His father's big, drooping eyes mutely accusing him, sensing with his old preacher's intuition that he hadn't gotten it all out of him yet, even as Jonah finally left and shut the door behind him.

The whole way home, he wondered if maybe he shouldn't leave until the old man had died. Thinking,
It can't be much longer, what would it matter? At least I would spare him seeing that.

But he had put it off so many times before, his leaving. There was always something. An anniversary, Amanda's birthday. Lost-and-Found Day, the church's most important celebration after only Easter and Christmas, and the central day of his father's life. There was always another reason to stay.
If you're going to go, go. Got to be a man about this, at least.

It was dark by the time he started his walk back, the City just now kicking into gear. The streets full of running, laughing sailors and soldiers, radio cars and MP jeeps racing back and forth. Everything wide open now, as it hadn't been for years before the war—all the stores, the movie palaces, the restaurants and dance halls and bars doing a land-office business, their lights glaring through the dimout. The sounds of loud music, laughter, and shouting emanating from every brownstone and tenement. The tense, ominous groups he had noticed before, crouched around their pieces of paper, were gone, at least for the night. Now there were only the silhouettes of young women, standing and smoking in the doorways of darkened department stores as if they were waiting for a bus, which they were not.

They made a carnival, and called it war,
he thought, watching all the frantic activity around him.
They better make sure it lasts forever.

Ahead of him a Thursday girl was switching her hips, strutting provocatively down the block, and it reminded Jonah that he should go see Sophie tomorrow, though the thought gave him a little chill of both anticipation and foreboding. It had been over a month since the last time, even before they went away, but he knew what it would entail. Going down to her apartment in the Village—

“It's him, it's him!”

There was a sudden arc of light. Jonah tripped, and nearly fell in the blinding, white glare—a letter blowing out in some electric bar sign, or a movie bijou. He blinked rapidly, could just make out a small commotion on the next street corner. More people running across the street to join them, laughing and clapping their hands in wonder.

“It's him! He's come back!”

“Been buried in there for ages!”

“Is it really him?”

Jonah hurried toward them, still half blinded, trying to see what the jubilant little crowd was yelling about. In their midst he could at last make out an elderly-looking white man, with a fringe of wild gray hair, and a drooping gray mustache. He was dressed like someone out of the 1890s—wearing, even in this heat, an antique suit with a gated collar, and a broad, flamboyant bow tie.

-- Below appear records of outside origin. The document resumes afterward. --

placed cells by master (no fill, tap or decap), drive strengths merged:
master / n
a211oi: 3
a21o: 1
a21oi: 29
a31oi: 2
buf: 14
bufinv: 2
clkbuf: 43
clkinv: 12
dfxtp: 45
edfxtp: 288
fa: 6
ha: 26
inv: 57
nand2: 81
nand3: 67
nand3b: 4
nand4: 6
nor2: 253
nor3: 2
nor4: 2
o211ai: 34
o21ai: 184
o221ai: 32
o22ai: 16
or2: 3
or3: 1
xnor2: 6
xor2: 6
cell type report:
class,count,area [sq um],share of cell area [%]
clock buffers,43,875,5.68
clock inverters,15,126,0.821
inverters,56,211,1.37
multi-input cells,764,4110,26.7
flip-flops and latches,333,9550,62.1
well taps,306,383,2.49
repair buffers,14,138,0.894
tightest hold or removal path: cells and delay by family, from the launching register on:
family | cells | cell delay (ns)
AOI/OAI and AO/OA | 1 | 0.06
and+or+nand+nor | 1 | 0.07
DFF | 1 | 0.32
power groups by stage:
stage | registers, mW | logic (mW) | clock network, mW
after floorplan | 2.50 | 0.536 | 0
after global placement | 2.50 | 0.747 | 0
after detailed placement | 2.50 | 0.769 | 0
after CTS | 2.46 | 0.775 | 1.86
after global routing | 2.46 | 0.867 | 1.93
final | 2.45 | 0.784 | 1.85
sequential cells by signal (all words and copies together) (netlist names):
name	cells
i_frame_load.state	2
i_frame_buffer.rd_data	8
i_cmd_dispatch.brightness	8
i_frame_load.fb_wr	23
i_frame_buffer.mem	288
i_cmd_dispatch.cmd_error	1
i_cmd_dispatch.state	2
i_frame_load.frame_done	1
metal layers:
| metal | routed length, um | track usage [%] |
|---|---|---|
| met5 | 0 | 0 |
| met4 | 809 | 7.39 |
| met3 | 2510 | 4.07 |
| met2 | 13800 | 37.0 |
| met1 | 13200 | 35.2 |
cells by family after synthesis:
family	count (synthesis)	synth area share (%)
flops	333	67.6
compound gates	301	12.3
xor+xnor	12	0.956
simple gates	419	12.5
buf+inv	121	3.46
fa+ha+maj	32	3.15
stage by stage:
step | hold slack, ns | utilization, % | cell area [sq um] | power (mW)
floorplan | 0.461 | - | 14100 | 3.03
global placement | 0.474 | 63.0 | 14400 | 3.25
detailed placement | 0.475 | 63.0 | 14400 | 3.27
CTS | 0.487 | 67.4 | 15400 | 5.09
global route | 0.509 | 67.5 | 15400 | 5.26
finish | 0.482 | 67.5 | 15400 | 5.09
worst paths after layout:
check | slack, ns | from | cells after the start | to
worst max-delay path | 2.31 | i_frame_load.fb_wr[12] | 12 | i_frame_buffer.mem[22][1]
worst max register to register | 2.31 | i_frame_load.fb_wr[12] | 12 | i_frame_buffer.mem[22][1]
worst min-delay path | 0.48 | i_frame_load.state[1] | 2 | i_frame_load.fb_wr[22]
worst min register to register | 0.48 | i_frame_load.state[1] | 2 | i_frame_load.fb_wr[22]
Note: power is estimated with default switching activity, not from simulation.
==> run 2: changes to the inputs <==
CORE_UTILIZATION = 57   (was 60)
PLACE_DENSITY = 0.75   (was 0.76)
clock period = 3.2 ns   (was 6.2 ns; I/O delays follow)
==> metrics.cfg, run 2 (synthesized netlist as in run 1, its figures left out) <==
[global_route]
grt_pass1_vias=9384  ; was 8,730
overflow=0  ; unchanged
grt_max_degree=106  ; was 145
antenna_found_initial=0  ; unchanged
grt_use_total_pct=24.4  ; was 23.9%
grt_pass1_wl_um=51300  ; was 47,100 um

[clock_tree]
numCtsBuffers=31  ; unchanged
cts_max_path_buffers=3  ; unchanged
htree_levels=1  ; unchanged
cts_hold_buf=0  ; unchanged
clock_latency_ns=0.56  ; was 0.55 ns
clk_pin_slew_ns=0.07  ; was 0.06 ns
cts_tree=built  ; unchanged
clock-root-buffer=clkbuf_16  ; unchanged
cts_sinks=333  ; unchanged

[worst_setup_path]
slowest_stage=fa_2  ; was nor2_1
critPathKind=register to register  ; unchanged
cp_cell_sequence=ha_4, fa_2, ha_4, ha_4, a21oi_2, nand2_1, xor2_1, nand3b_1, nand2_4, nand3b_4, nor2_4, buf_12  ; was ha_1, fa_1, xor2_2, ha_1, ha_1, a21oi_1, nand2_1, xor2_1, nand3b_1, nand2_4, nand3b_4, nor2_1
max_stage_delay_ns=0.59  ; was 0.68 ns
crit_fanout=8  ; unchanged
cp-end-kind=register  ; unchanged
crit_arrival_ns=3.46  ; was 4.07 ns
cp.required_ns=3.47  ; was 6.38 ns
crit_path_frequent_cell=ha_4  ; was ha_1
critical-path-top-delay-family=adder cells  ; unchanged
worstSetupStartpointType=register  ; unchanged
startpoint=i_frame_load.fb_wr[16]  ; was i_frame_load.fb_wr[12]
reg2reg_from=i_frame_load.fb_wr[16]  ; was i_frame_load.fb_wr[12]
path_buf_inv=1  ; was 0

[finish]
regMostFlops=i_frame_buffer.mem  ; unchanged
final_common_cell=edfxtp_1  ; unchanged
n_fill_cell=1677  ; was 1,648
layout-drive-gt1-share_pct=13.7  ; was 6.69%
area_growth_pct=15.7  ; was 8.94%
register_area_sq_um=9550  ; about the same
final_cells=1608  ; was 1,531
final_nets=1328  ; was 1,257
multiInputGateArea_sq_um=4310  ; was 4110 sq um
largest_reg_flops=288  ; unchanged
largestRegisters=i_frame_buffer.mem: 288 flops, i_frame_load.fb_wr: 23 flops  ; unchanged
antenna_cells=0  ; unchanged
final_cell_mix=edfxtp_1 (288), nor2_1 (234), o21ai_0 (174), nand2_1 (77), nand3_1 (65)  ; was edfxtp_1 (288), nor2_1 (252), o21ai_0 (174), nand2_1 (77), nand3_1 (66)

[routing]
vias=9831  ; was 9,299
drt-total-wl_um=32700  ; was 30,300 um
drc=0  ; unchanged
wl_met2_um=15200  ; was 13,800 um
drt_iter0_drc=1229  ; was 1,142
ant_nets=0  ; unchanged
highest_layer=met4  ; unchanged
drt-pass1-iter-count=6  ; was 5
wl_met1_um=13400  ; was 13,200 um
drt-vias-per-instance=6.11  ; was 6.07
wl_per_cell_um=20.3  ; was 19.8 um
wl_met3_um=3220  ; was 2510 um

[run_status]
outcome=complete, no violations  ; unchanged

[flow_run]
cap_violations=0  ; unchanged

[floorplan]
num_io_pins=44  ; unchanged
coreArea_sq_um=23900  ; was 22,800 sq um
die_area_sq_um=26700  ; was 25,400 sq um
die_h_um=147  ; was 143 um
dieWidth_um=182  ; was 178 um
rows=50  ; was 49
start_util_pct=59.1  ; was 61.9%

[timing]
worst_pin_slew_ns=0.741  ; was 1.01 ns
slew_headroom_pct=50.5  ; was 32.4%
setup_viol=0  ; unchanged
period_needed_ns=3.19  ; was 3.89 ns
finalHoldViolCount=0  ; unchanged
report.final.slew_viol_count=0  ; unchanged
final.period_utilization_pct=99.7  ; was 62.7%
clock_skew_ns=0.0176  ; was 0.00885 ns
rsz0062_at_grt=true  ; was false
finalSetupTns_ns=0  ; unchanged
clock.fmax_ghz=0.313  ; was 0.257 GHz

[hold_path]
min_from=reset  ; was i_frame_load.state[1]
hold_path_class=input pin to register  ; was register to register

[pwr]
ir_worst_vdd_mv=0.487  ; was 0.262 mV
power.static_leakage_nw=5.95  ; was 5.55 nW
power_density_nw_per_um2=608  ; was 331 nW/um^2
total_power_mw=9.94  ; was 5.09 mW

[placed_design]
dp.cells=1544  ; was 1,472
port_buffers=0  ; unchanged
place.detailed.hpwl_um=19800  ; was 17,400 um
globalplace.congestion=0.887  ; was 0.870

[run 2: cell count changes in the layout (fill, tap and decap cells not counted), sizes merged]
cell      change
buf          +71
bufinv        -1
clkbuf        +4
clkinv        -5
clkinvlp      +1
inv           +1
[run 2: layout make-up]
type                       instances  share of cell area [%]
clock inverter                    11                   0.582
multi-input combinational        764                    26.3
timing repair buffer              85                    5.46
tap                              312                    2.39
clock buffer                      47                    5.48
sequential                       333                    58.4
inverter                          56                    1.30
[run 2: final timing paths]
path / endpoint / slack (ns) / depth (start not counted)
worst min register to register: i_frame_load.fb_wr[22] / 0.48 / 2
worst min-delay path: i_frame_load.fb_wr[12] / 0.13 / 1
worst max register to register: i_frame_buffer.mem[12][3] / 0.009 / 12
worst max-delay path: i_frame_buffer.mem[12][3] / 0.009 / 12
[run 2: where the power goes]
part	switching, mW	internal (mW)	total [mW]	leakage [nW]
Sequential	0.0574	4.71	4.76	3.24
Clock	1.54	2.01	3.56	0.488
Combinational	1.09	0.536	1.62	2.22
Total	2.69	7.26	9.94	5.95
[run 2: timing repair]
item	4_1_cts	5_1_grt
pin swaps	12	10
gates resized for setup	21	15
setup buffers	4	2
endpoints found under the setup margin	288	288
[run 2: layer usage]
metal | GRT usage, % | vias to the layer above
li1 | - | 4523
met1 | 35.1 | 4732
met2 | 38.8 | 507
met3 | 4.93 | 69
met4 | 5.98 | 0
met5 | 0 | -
`src/fetch_pkg.sv`:
```
package fetch_pkg;

  //////////////////////////////
  // Widths with a meaning
  //////////////////////////////

  // Byte address and instruction word
  typedef logic [31:0] addr_t;
  typedef logic [31:0] instr_t;
  // Trap vector base, address bits 31 to 7
  typedef logic [24:0] mtvec_t;
  // Interrupt index for vectored traps
  typedef logic [4:0]  irq_id_t;

  //////////////////////////////
  // Encodings
  //////////////////////////////

  typedef enum logic [2:0] {
    PC_BOOT,
    PC_JUMP,
    PC_BRANCH,
    PC_MRET,
    PC_TRAP_EXC,
    PC_TRAP_IRQ
  } pc_mux_e;

  // Fetch controller states
  typedef enum logic [1:0] {
    IDLE,
    FETCH,
    WAIT_FLUSH
  } fetch_state_e;

  //////////////////////////////
  // Bundles
  //////////////////////////////

  // Controller to fetch stage, 11 bits
  typedef struct packed {
    logic    pc_set;
    pc_mux_e pc_mux;
    irq_id_t irq_id;
    logic    kill_if;
    logic    halt_if;
  } ctrl_fetch_t;

  // One buffered fetch, 65 bits
  typedef struct packed {
    instr_t instr;
    addr_t  addr;
    logic   err;
  } fetch_entry_t;

  // IF/ID pipeline register, 66 bits
  typedef struct packed {
    logic   instr_valid;
    instr_t instr;
    addr_t  pc;
    logic   bus_err;
  } if_id_pipe_t;

  // Buffer sizing
  localparam int FIFO_DEPTH      = 2;
  localparam int MAX_OUTSTANDING = 2;
  localparam int CNT_W           = 2;
  localparam int PTR_W           = $clog2(FIFO_DEPTH);
  localparam int AQ_PTR_W        = $clog2(MAX_OUTSTANDING);

endpackage
```
`src/bus_pkg.sv`:
```
package bus_pkg;

  // Address type is shared with the fetch side
  import fetch_pkg::*;

  //////////////////////////////
  // Instruction bus payloads
  //////////////////////////////

  // Request payload, qualified by req/gnt
  typedef struct packed {
    addr_t addr;
  } bus_req_t;

  // Response payload, qualified by rvalid, 33 bits
  typedef struct packed {
    instr_t rdata;
    // Bus error for this word
    logic   err;
  } bus_resp_t;

endpackage

```
`src/if_stage.sv`:
```
`timescale 1ns/1ps

module if_stage import fetch_pkg::*, bus_pkg::*; (
  input  logic        clk,
  input  logic        rst_n,
  input  ctrl_fetch_t ctrl_i,
  // Redirect targets
  input  addr_t       boot_addr_i,
  input  addr_t       jump_target_i,
  input  addr_t       branch_target_i,
  input  addr_t       mepc_i,
  input  mtvec_t      mtvec_addr_i,
  // Instruction bus
  output logic        bus_req_o,
  output bus_req_t    bus_addr_o,
  input  logic        bus_gnt_i,
  input  logic        bus_rvalid_i,
  input  bus_resp_t   bus_resp_i,
  // Decode handshake
  input  logic        id_ready_i,
  output logic        if_valid_o,
  output if_id_pipe_t if_id_pipe_o,
  output addr_t       pc_if_o,
  output logic        if_busy_o,
  output logic        csr_mtvec_init_o
);

  addr_t            redirect_addr;
  addr_t            fetch_addr;
  logic             room;
  logic             keep;
  logic             fetch_busy;
  logic [CNT_W-1:0] outstanding;
  logic [CNT_W-1:0] fifo_count;
  fetch_entry_t     head;
  logic             head_valid;
  logic             bus_grant;
  logic             flush;
  logic             pop;
  // Request held over a redirect, its response is stale
  logic             stale_q;
  logic             pipe_valid_q;
  fetch_entry_t     pipe_entry_q;

  pc_select i_pc_select (
    .ctrl_i          (ctrl_i),
    .boot_addr_i     (boot_addr_i),
    .jump_target_i   (jump_target_i),
    .branch_target_i (branch_target_i),
    .mepc_i          (mepc_i),
    .mtvec_addr_i    (mtvec_addr_i),
    .redirect_addr_o (redirect_addr)
  );

  fetch_ctrl i_fetch_ctrl (
    .clk             (clk),
    .rst_n           (rst_n),
    .pc_set_i        (ctrl_i.pc_set),
    .redirect_addr_i (redirect_addr),
    .room_i          (room),
    .bus_gnt_i       (bus_gnt_i),
    .bus_req_o       (bus_req_o),
    .bus_addr_o      (bus_addr_o),
    .fetch_addr_o    (fetch_addr),
    .busy_o          (fetch_busy)
  );

  txn_counter i_txn_counter (
    .clk           (clk),
    .rst_n         (rst_n),
    .grant_i       (bus_grant),
    .rvalid_i      (bus_rvalid_i),
    .flush_i       (flush),
    .fifo_count_i  (fifo_count),
    .room_o        (room),
    .keep_o        (keep),
    .outstanding_o (outstanding)
  );

  prefetch_fifo i_prefetch_fifo (
    .clk          (clk),
    .rst_n        (rst_n),
    .grant_i      (bus_grant),
    .grant_addr_i (fetch_addr),
    .push_i       (keep),
    .resp_i       (bus_resp_i),
    .pop_i        (pop),
    .flush_i      (flush),
    .head_o       (head),
    .valid_o      (head_valid),
    .count_o      (fifo_count)
  );

  //////////////////////////////
  // Flush and handshake
  //////////////////////////////

  assign bus_grant = bus_req_o && bus_gnt_i;
  // Grant of a held request counts as part of the flushed stream
  assign flush     = ctrl_i.pc_set || (stale_q && bus_grant);

  always_ff @(posedge clk or negedge rst_n) begin
    if (!rst_n) begin
      stale_q <= 1'b0;
    end else if (ctrl_i.pc_set && bus_req_o && !bus_gnt_i) begin
      stale_q <= 1'b1;
    end else if (bus_grant) begin
      stale_q <= 1'b0;
    end
  end

  assign if_valid_o       = head_valid && !ctrl_i.kill_if && !ctrl_i.halt_if;
  // Kill drops the head without decode taking it
  assign pop              = (if_valid_o && id_ready_i) || (ctrl_i.kill_if && head_valid);
  assign pc_if_o          = head.addr;
  assign if_busy_o        = fetch_busy || (outstanding != '0);
  assign csr_mtvec_init_o = ctrl_i.pc_set && (ctrl_i.pc_mux == PC_BOOT);

  //////////////////////////////
  // IF/ID pipeline register
  //////////////////////////////

  always_ff @(posedge clk or negedge rst_n) begin
    if (!rst_n) begin
      pipe_valid_q <= 1'b0;
    end else if (id_ready_i) begin
      // Decode ready, valid follows what was handed over
      pipe_valid_q <= if_valid_o;
    end
  end

  // Frozen while decode stalls
  always_ff @(posedge clk) begin
    if (if_valid_o && id_ready_i) begin
      pipe_entry_q <= head;
    end
  end

  always_comb begin
    if_id_pipe_o.instr_valid = pipe_valid_q;
    if_id_pipe_o.instr       = pipe_entry_q.instr;
    if_id_pipe_o.pc          = pipe_entry_q.addr;
    if_id_pipe_o.bus_err     = pipe_entry_q.err;
  end

endmodule

```
`src/prefetch_fifo.sv`:
```
`timescale 1ns/1ps

module prefetch_fifo import fetch_pkg::*, bus_pkg::*; (
  input  logic             clk,
  input  logic             rst_n,
  input  logic             grant_i,
  input  addr_t            grant_addr_i,
  input  logic             push_i,
  input  bus_resp_t        resp_i,
  input  logic             pop_i,
  input  logic             flush_i,
  output fetch_entry_t     head_o,
  output logic             valid_o,
  output logic [CNT_W-1:0] count_o
);

  // Addresses of granted fetches, oldest first
  addr_t              aq_mem [MAX_OUTSTANDING];
  logic [AQ_PTR_W-1:0] aq_wr_q, aq_rd_q;

  // Entry ring
  fetch_entry_t       mem [FIFO_DEPTH];
  logic [PTR_W-1:0]   wr_ptr_q, rd_ptr_q;
  logic [CNT_W-1:0]   count_q;
  logic               do_pop;

  assign valid_o = (count_q != '0);
  assign count_o = count_q;
  assign head_o  = mem[rd_ptr_q];
  // Popping an empty ring is ignored
  assign do_pop  = pop_i && valid_o;

  //////////////////////////////
  // Pointers and fill level
  //////////////////////////////

  always_ff @(posedge clk or negedge rst_n) begin
    if (!rst_n) begin
      aq_wr_q  <= '0;
      aq_rd_q  <= '0;
      wr_ptr_q <= '0;
      rd_ptr_q <= '0;
      count_q  <= '0;
    end else if (flush_i) begin
      // Old stream gone, discarded fetches leave no queued address
      aq_wr_q  <= '0;
      aq_rd_q  <= '0;
      wr_ptr_q <= '0;
      rd_ptr_q <= '0;
      count_q  <= '0;
    end else begin
      if (grant_i) begin
        aq_wr_q <= aq_wr_q + 1'b1;
      end
      if (push_i) begin
        aq_rd_q  <= aq_rd_q + 1'b1;
        wr_ptr_q <= wr_ptr_q + 1'b1;
      end
      if (do_pop) begin
        rd_ptr_q <= rd_ptr_q + 1'b1;
      end
      count_q <= count_q + CNT_W'(push_i) - CNT_W'(do_pop);
    end
  end

  //////////////////////////////
  // Storage
  //////////////////////////////

  always_ff @(posedge clk) begin
    if (grant_i) begin
      aq_mem[aq_wr_q] <= grant_addr_i;
    end
    // Response joins the address queued at its grant
    if (push_i) begin
      mem[wr_ptr_q] <= '{instr: resp_i.rdata, addr: aq_mem[aq_rd_q], err: resp_i.err};
    end
  end

endmodule

```
`src/txn_counter.sv`:
```
`timescale 1ns/1ps

module txn_counter import fetch_pkg::*; (
  input  logic             clk,
  input  logic             rst_n,
  input  logic             grant_i,
  input  logic             rvalid_i,
  input  logic             flush_i,
  input  logic [CNT_W-1:0] fifo_count_i,
  output logic             room_o,
  output logic             keep_o,
  output logic [CNT_W-1:0] outstanding_o
);

  logic [CNT_W-1:0] outstanding_q, outstanding_n;
  // Responses still owed to a flushed stream
  logic [CNT_W-1:0] discard_q;
  // Bus slots plus buffer slots in use
  logic [CNT_W:0]   fill;

  assign outstanding_n = outstanding_q + CNT_W'(grant_i) - CNT_W'(rvalid_i);
  assign fill          = {1'b0, outstanding_q} + {1'b0, fifo_count_i};

  // Every issued fetch must find a free buffer slot
  assign room_o        = (outstanding_q < MAX_OUTSTANDING) && (fill < FIFO_DEPTH);
  assign keep_o        = rvalid_i && (discard_q == '0);
  assign outstanding_o = outstanding_q;

  always_ff @(posedge clk or negedge rst_n) begin
    if (!rst_n) begin
      outstanding_q <= '0;
      discard_q     <= '0;
    end else begin
      outstanding_q <= outstanding_n;
      if (flush_i) begin
        // Whatever is left on the bus belongs to the old stream
        discard_q <= outstanding_n;
      end else if (rvalid_i && (discard_q != '0)) begin
        discard_q <= discard_q - 1'b1;
      end
    end
  end

endmodule

```
`src/fetch_ctrl.sv`:
```
`timescale 1ns/1ps

module fetch_ctrl import fetch_pkg::*, bus_pkg::*; (
  input  logic     clk,
  input  logic     rst_n,
  input  logic     pc_set_i,
  input  addr_t    redirect_addr_i,
  input  logic     room_i,
  input  logic     bus_gnt_i,
  output logic     bus_req_o,
  output bus_req_t bus_addr_o,
  output addr_t    fetch_addr_o,
  output logic     busy_o
);

  fetch_state_e state_q, state_n;
  addr_t        fetch_addr_q, fetch_addr_n;
  // Old request address held across a redirect
  addr_t        hold_addr_q;
  // Request was high last cycle without a grant
  logic         pend_q;
  logic         grant;

  //////////////////////////////
  // Bus request
  //////////////////////////////

  // A pending request must stay up, new ones need room and no redirect
  always_comb begin
    unique case (state_q)
      FETCH:      bus_req_o = pend_q || (room_i && !pc_set_i);
      WAIT_FLUSH: bus_req_o = 1'b1;
      default:    bus_req_o = 1'b0;
    endcase
  end

  assign grant = bus_req_o && bus_gnt_i;

  // Stale address while waiting out the held request
  assign bus_addr_o.addr = (state_q == WAIT_FLUSH) ? hold_addr_q : fetch_addr_q;
  assign fetch_addr_o    = fetch_addr_q;
  assign busy_o          = (state_q != IDLE);

  //////////////////////////////
  // Next state and address
  //////////////////////////////

  always_comb begin
    state_n      = state_q;
    fetch_addr_n = fetch_addr_q;
    unique case (state_q)
      IDLE: begin
        if (pc_set_i) begin
          state_n      = FETCH;
          fetch_addr_n = redirect_addr_i;
        end
      end
      FETCH: begin
        if (pc_set_i) begin
          fetch_addr_n = redirect_addr_i;
          // Ungranted request has to be carried to its grant
          if (bus_req_o && !bus_gnt_i) begin
            state_n = WAIT_FLUSH;
          end
        end else if (grant) begin
          fetch_addr_n = fetch_addr_q + 32'd4;
        end
      end
      WAIT_FLUSH: begin
        // A later redirect only replaces the target
        if (pc_set_i) begin
          fetch_addr_n = redirect_addr_i;
        end
        if (bus_gnt_i) begin
          state_n = FETCH;
        end
      end
      default: state_n = IDLE;
    endcase
  end

  always_ff @(posedge clk or negedge rst_n) begin
    if (!rst_n) begin
      state_q      <= IDLE;
      fetch_addr_q <= '0;
      pend_q       <= 1'b0;
    end else begin
      state_q      <= state_n;
      fetch_addr_q <= fetch_addr_n;
      pend_q       <= bus_req_o && !bus_gnt_i;
    end
  end

  // Capture the address of the request left hanging
  always_ff @(posedge clk) begin
    if ((state_q == FETCH) && (state_n == WAIT_FLUSH)) begin
      hold_addr_q <= fetch_addr_q;
    end
  end

endmodule

```
`src/pc_select.sv`:
```
`timescale 1ns/1ps

module pc_select import fetch_pkg::*; (
  input  ctrl_fetch_t ctrl_i,
  input  addr_t       boot_addr_i,
  input  addr_t       jump_target_i,
  input  addr_t       branch_target_i,
  input  addr_t       mepc_i,
  input  mtvec_t      mtvec_addr_i,
  output addr_t       redirect_addr_o
);

  addr_t boot_aligned;
  addr_t trap_exc_addr;
  addr_t trap_irq_addr;

  // Boot target forced to a word boundary
  assign boot_aligned  = {boot_addr_i[31:2], 2'b00};

  // All exceptions land on the vector base
  assign trap_exc_addr = {mtvec_addr_i, 7'h00};

  // Interrupts are vectored, base plus four times the index
  assign trap_irq_addr = {mtvec_addr_i, ctrl_i.irq_id, 2'b00};

  //////////////////////////////
  // Redirect target mux
  //////////////////////////////

  always_comb begin
    // Boot as the fallback for unused codes
    redirect_addr_o = boot_aligned;
    unique case (ctrl_i.pc_mux)
      PC_BOOT:     redirect_addr_o = boot_aligned;
      PC_JUMP:     redirect_addr_o = jump_target_i;
      PC_BRANCH:   redirect_addr_o = branch_target_i;
      // Return from trap restores the saved pc
      PC_MRET:     redirect_addr_o = mepc_i;
      PC_TRAP_EXC: redirect_addr_o = trap_exc_addr;
      PC_TRAP_IRQ: redirect_addr_o = trap_irq_addr;
      default:     redirect_addr_o = boot_aligned;
    endcase
  end

endmodule

```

“It's the old ghosty man hisself !”

Langley Collyer.
His father had first pointed him out to Jonah years ago, hurrying furtively along the street, pulling an old milk crate behind him on the end of a rope.
Look, there goes the great white race!

Langley and his blind brother lived in the ramshackle mansion at the corner of Fifth and 128th Street. The yard full of junk, the neighborhood boys amusing themselves by throwing rocks through its few remaining windows. When he was a boy, Jonah and his friends liked to tell each other ghosty stories about how the Collyers spent all their time tunneling under the streets of Harlem, and how they could emerge anywhere they wanted to, in the basement of anybody's building. Sometimes, on a slow day, a reporter from one of the newspapers might come up and sniff around the old mansion, banging on its rotting marble-and-wood doors, staring up at the broken-out windows now stuffed up with piles of newspaper. Jonah and his friends would gather to watch, jumping up and down with anticipation.